Version: 6.4.0.0.alpha0+
Build ID: 0d6ec494f83fb26524bf3a5fc7af27c225293e87
CPU threads: 4; OS: Linux 4.15; UI render: default; VCL: gtk3; 
Locale: ca-ES (ca_ES.UTF-8); UI-Language: en-US
Calc: threaded

after saving the ODT to DOCX...
Comment 9 Eike Rathke 2019-06-05 15:36:38 UTC
@Xisco:
One "Test_x005f_" has to become "Test_x005F_x005f_"; the fix is that upon the next save it does not become "Test_x005F_x005F_x005f_".
Comment 10 Xisco Faulí 2019-06-05 15:41:59 UTC
(In reply to Eike Rathke from comment #9)
> @Xisco:
> One "Test_x005f_" has to become "Test_x005F_x005f_"; the fix is that upon
> the next save it does not become "Test_x005F_x005F_x005f_".

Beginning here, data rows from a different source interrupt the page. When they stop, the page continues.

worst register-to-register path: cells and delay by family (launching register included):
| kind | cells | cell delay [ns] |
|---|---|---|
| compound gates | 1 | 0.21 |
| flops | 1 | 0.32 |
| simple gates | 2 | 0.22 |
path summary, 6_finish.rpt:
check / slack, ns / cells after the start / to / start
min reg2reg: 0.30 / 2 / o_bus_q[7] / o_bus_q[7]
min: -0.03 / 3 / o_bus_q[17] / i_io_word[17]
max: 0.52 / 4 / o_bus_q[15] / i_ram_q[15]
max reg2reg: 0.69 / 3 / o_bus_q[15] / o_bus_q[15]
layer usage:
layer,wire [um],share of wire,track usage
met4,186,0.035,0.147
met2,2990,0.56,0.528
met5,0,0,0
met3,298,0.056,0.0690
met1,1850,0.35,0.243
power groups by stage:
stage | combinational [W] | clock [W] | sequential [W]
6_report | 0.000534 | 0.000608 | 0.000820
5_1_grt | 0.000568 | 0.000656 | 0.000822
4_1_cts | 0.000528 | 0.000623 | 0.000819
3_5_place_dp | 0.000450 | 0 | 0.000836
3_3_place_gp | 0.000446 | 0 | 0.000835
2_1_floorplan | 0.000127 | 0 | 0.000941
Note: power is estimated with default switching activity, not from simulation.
<file path="src/verilog/memory_unit_defines.svh">
`ifndef MEMORY_UNIT_DEFINES_SVH
`define MEMORY_UNIT_DEFINES_SVH

// Bus widths
`define MU_ADDR_WIDTH 16
`define MU_DATA_WIDTH 32

// Scratch RAM size as address bits
`define MU_RAM_DEPTH_LOG2 8

// ------------------------------------------------
// Address map (word addresses)
// ------------------------------------------------
`define MU_RAM_BASE           16'h0000
`define MU_SPI_DATA_ADDR      16'h0100
`define MU_SPI_CS_ADDR        16'h0101
`define MU_GPIO_ADDR          16'h0102
`define MU_TIMER_VALUE_ADDR   16'h0103
`define MU_TIMER_TRIGGER_ADDR 16'h0104

// SPI clock divider, system clocks per half SPI bit
`define MU_SPI_CLKS_PER_HALF_BIT 2

`endif

</file>
<file path="src/verilog/memory_unit_pkg.sv">
`include "memory_unit_defines.svh"

package memory_unit_pkg;

    typedef logic [`MU_ADDR_WIDTH-1:0]     addr_t;
    typedef logic [`MU_DATA_WIDTH-1:0]     word_t;
    typedef logic [7:0]                    byte_t;
    typedef logic [3:0]                    nibble_t;
    typedef logic [`MU_RAM_DEPTH_LOG2-1:0] ram_addr_t;

    // Decoded destination of a bus access
    typedef enum logic [2:0] {
        T_RAM,
        T_SPI_DATA,
        T_SPI_CS,
        T_GPIO,
        T_TIMER_VALUE,
        T_TIMER_TRIGGER,
        T_NONE
    } target_e;

    typedef enum logic [1:0] {
        S_IDLE,
        S_ACCESS,
        S_WAIT_SPI,
        S_RELEASE
    } seq_state_e;

    // CPU request as held on the bus
    typedef struct packed {
        addr_t addr;
        word_t data;
        logic  we;
    } bus_req_t;

endpackage

</file>
<file path="src/verilog/spi_master.sv">
`timescale 1ns/100ps

module spi_master import memory_unit_pkg::*; #(
    parameter int CLKS_PER_HALF_BIT = 2
) (
    input  logic  clk,
    input  logic  reset,
    input  logic  i_start,
    input  byte_t i_byte,
    input  logic  i_miso,
    output logic  o_spi_clk,
    output logic  o_mosi,
    output logic  o_done,
    output byte_t o_byte
);

    localparam int CNT_W = $clog2(CLKS_PER_HALF_BIT + 1);

    logic             busy;
    logic [CNT_W-1:0] clk_cnt;
    logic [3:0]       half_cnt;
    byte_t            tx_shift;
    byte_t            rx_shift;

    // MSB first, bit leaves on the falling edge
    assign o_mosi = tx_shift[7];

    always_ff @(posedge clk)
    begin
        if (reset)
        begin
            busy      <= 1'b0;
            clk_cnt   <= '0;
            half_cnt  <= '0;
            o_spi_clk <= 1'b0;
            o_done    <= 1'b0;
        end
        else
        begin
            o_done <= 1'b0;
            if (!busy)
            begin
                if (i_start)
                begin
                    busy     <= 1'b1;
                    clk_cnt  <= '0;
                    half_cnt <= '0;
                    tx_shift <= i_byte;
                end
            end
            else if (clk_cnt == CNT_W'(CLKS_PER_HALF_BIT - 1))
            begin
                clk_cnt   <= '0;
                o_spi_clk <= ~o_spi_clk;
                half_cnt  <= half_cnt + 4'd1;
                if (!o_spi_clk)
                begin
                    // Rising SPI edge samples MISO
                    rx_shift <= {rx_shift[6:0], i_miso};
                end
                else
                begin
                    tx_shift <= {tx_shift[6:0], 1'b0};
                end
                // Sixteenth half bit ends the byte
                if (half_cnt == 4'd15)
                begin
                    busy   <= 1'b0;
                    o_done <= 1'b1;
                    o_byte <= rx_shift;
                end
            end
            else
            begin
                clk_cnt <= clk_cnt + CNT_W'(1);
            end
        end
    end

endmodule

</file>
<file path="config.mk">
export PLATFORM = sky130hd
export DESIGN_NAME = spi_master
export DESIGN_NICKNAME = d
export VERILOG_FILES = /design/src/verilog/memory_unit_pkg.sv /design/src/verilog/spi_master.sv
export VERILOG_INCLUDE_DIRS = /design/src /design/src/verilog
export SDC_FILE = /design/constraint.sdc
export NUM_CORES = 1
export LEC_CHECK = 0
export BUFFER_PORTS_ARGS = -buffer_cell sky130_fd_sc_hd__buf_4
export CORE_MARGIN = 2
export CORE_UTILIZATION = 40
export DETAILED_ROUTE_END_ITERATION = 8
export PLACE_DENSITY = 0.69
export SYNTH_ARGS = -nofsm -noshare
export SYNTH_HDL_FRONTEND = slang
export SYNTH_SLANG_ARGS = --single-unit
</file>
<file path="constraint.sdc">
create_clock -name clk -period 2 [get_ports clk]
set_input_delay 0.4 -clock clk [delete_from_list [all_inputs] [get_ports clk]]
set_output_delay 0.4 -clock clk [all_outputs]
set_load 0.01 [all_outputs]
</file>
==> results.py <==
metrics = {
    "status": {
        "outcome": "completed",
    },
    "timing": {
        "drv_slew": 0,
        "finalClockSkew_ns": 0.00485,
        "fin_setup_tns_ns": 0,
        "max_freq_ghz": 0.698,
        "finalSetupViolCount": 0,
        "rsz0062_at_grt": "false",
        "finalCritPeriodShare": 0.717,
        "finalCriticalPeriod_ns": 1.43,
        "tightest_slew_ns": 0.275,
        "layout_setup_ws_ns": 0.567,
        "fin_hold_ws_ns": 0.250,
        "slew_headroom": 0.815,
        "finalHoldViolations": 0,
    },
    "synthesis": {
        "netlist_area_mm2": 0.00121,
        "seq_area_frac_synth": 0.742,
        "yosysWarnings": 0,
        "synth_area_per_cell_um2": 15.6,
        "syn_nets": 91,
        "yosysUniqueCellTypes": 25,
        "ys_ff_latch": 33,
        "synthCells": 78,
    },
    "cells_and_area": {
        "drive_above_1_share": 0.394,
        "syn2layout_area_growth_pct": 22.5,
        "final_core_util": 0.525,
        "antenna_cells": 0,
        "nets": 121,
        "num-fill-cells": 235,
    },
    "power": {
        "p_per_area_mw_per_mm2": 787,
        "vdd_drop_max_v": 0.000383,
        "p_leak_nw": 0.538,
        "power_mw": 1.17,
    },
    "floorplan": {
        "io_pins": 23,
        "initial_core_util": 0.429,
        "chipHeight_um": 59.1,
        "fp.dieW_um": 59.1,
        "core-area_mm2": 0.00283,
        "die_area_mm2": 0.00349,
        "num_rows": 19,
    },
    "cts": {
        "hold_buffers": 0,
        "cts_tree": "built",
        "cts_num_sinks": 33,
        "cts_buffers": 5,
        "cts.path.max_buffers": 2,
        "clk_latency_ns": 0.32,
        "htreeDepth": 2,
        "clk_pin_slew_worst_paths_ns": 0.10,
        "root_buffer": "clkbuf_4",
        "cts-resized-gates": 0,
        "postCtsSetupBuffers": 0,
    },
    "drt": {
        "via_count": 693,
        "via_per_inst": 4.95,
        "drt_iter0_drc": 21,
        "wl_um": 1770,
        "drt-pass1-iter-count": 4,
        "wl_per_cell_um": 12.6,
        "drc": 0,
        "ant_nets": 0,
    },
    "critical_path": {
        "crit_path_start_kind": "flip-flop",
        "slowest_stage": "dfxtp_1",
        "slowest_delay_ns": 0.41,
        "required_ns": 2.04,
        "cp.arrival_ns": 1.48,
        "cp_cell_sequence": "and3b_1 > nand2_1 > a21oi_1 > buf_4",
        "endpoint_kind": "flip-flop",
        "worstSetupPathType": "reg2reg",
        "worstPathMaxFanout": 8,
    },
    "job": {
        "maxCapViolCount": 0,
    },
    "place": {
        "gp_congestion": 0.787,
        "io_buffers": 22,
        "hpwl_um": 1280,
        "post-place-ws_ns": 0.582,
    },
    "grt": {
        "grt_overflow_total": 0,
        "grt_usage": 0.122,
        "antenna_found_initial": 0,
        "grt_pass1_wl_um": 2950,
        "grt_max_degree": 13,
        "grt_pass1_vias": 677,
    },
    "hold_path": {
        "hold_class": "in2reg",
    },
}
==> critical path, delay by kind of cell, from the launching register on <==
family	cells	cell delay (ns)
flops	1	0.41
compound gates	1	0.15
buf+inv	1	0.18
simple gates	2	0.41
==> cell families after synthesis <==
| family | after synthesis | synth area share |
|---|---|---|
| flip-flops | 33 | 0.742 |
| AND/OR/NAND/NOR | 24 | 0.108 |
| buffers and inverters | 4 | 0.0165 |
| AO/OA/AOI/OAI | 7 | 0.0423 |
| adder cells (fa/ha/maj) | 1 | 0.0103 |
| multiplexers | 8 | 0.0732 |
| XOR/XNOR | 1 | 0.00722 |
==> layout by cell type (no fill, tap or decap) <==
master      count
a21oi_1         4
a311oi_2        1
a41oi_1         1
and3b_1         1
and4b_1         1
buf_4          26
clkbuf_4        5
clkinv_2        2
clkinvlp_4      1
dfxtp_1         9
edfxtp_1       24
ha_1            1
inv_1           1
mux2_2          7
mux2i_1         1
nand2_1         6
nand2b_1        2
nand3_1         3
nand3b_2        1
nor2_1          3
nor2b_1         1
nor3_1          3
nor4_1          2
o211ai_1        1
or3_1           1
xnor2_1         1
==> synthesized netlist by cell type <==
library cell,count,share of area
a21oi_1,4,0.016
a311oi_2,1,0.012
a41oi_1,1,0.0072
and3b_1,1,0.0072
and4b_1,1,0.0082
buf_2,1,0.0041
buf_4,1,0.0062
clkbuf_1,1,0.0031
dfxtp_1,9,0.15
edfxtp_1,24,0.59
ha_1,1,0.010
inv_1,1,0.0031
mux2_2,7,0.065
mux2i_1,1,0.0082
nand2_1,6,0.019
nand2b_1,2,0.010
nand3_1,3,0.012
nand3b_2,1,0.0093
nor2_1,3,0.0093
nor2b_1,1,0.0052
nor3_1,3,0.012
nor4_1,2,0.010
o211ai_1,1,0.0062
or3_1,1,0.0052
xnor2_1,1,0.0072
==> metal layers <==
| layer | wire length (um) | global-route usage | share of wire |
|---|---|---|---|
| met1 | 800 | 0.145 | 0.45 |
| met3 | 102 | 0.0415 | 0.058 |
| met5 | 0 | 0 | 0 |
| met2 | 822 | 0.179 | 0.47 |
| met4 | 40 | 0.0974 | 0.023 |
==> state kept, by name (all words and copies together) (netlist names) <==
| signal | count |
|---|---|
| busy | 1 |
| o_spi_clk | 1 |
| rx_shift | 8 |
| o_byte | 8 |
| o_done | 1 |
| tx_shift | 8 |
| half_cnt | 4 |
| clk_cnt | 2 |
==> final cells by class <==
class	instances	area [um2]	share of cell area
Multi-Input combinational cell	41	293	0.197
Sequential cell	33	901	0.606
Clock buffer	5	37.5	0.0253
Inverter	1	3.75	0.00253
Clock inverter	3	17.5	0.0118
Tap cell	31	38.8	0.0261
Timing Repair Buffer	26	195	0.131
==> report_power, final <==
part	switching (mW)	leakage [nW]	internal, mW	total (mW)
clock	0.218	0.0310	0.132	0.351
combinational	0.0291	0.216	0.0377	0.0668
sequential	0.00742	0.291	0.744	0.752
==> worst paths after layout <==
| path | startpoint | to | slack (ns) | cells past startpoint |
|---|---|---|---|---|
| setup / recovery | clk_cnt[0] | tx_shift[6] | 0.57 | 4 |
| hold / removal | i_miso | rx_shift[0] | 0.25 | 1 |
| setup reg to reg | clk_cnt[0] | tx_shift[6] | 0.57 | 4 |
| hold reg to reg | rx_shift[7] | o_byte[7] | 0.44 | 0 |
==> through the flow <==
step,area (um2),cells
floorplan,1210,78
global placement,1430,132
detailed placement,1430,132
CTS,1490,140
global route,1490,140
finish,1490,140
Power figures use the tool's default switching activity.
`config.mk`:
```
export PLATFORM = sky130hd
export DESIGN_NAME = bus_sequencer
export DESIGN_NICKNAME = d
export VERILOG_FILES = /design/src/verilog/memory_unit_pkg.sv /design/src/verilog/bus_sequencer.sv
export VERILOG_INCLUDE_DIRS = /design/src /design/src/verilog
export SDC_FILE = /design/constraint.sdc
export NUM_CORES = 1
export LEC_CHECK = 0
export BUFFER_PORTS_ARGS = -buffer_cell sky130_fd_sc_hd__buf_2
export CAP_MARGIN = 20
export CORE_MARGIN = 2
export CORE_UTILIZATION = 30
export CTS_CLUSTER_SIZE = 28
export DETAILED_ROUTE_END_ITERATION = 12
export MAX_ROUTING_LAYER = met4
export SLEW_MARGIN = 20
export SYNTH_ARGS = -nofsm -noshare
export SYNTH_HDL_FRONTEND = slang
export SYNTH_SLANG_ARGS = --single-unit
```
`constraint.sdc`:
```
create_clock -name clk -period 5.45 [get_ports clk]
set_input_delay 0.8175 -clock clk [delete_from_list [all_inputs] [get_ports clk]]
set_output_delay 0.8175 -clock clk [all_outputs]
set_load 0.1 [all_outputs]
```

oh I see, then I wrongly understood the problem, my bad. setting to VERIFIED.
@Eike, thanks for fixing the issue ;-)
Comment 11 Commit Notification 2019-06-07 09:49:08 UTC
Eike Rathke committed a patch related to this issue.
It has been pushed to "libreoffice-6-2":

https://git.libreoffice.org/core/+/d93ebeb0f785489050dcbe55c5111d639b4b4c1e%5E%21

Resolves: tdf#125279 do not double _x005F_ escapement

It will be available in 6.2.5.

The patch should be included in the daily builds available at
https://dev-builds.libreoffice.org/daily/ in the next 24-48 hours. More
information about daily builds can be found at:
https://wiki.documentfoundation.org/Testing_Daily_Builds

Affected users are encouraged to test the fix and report feedback.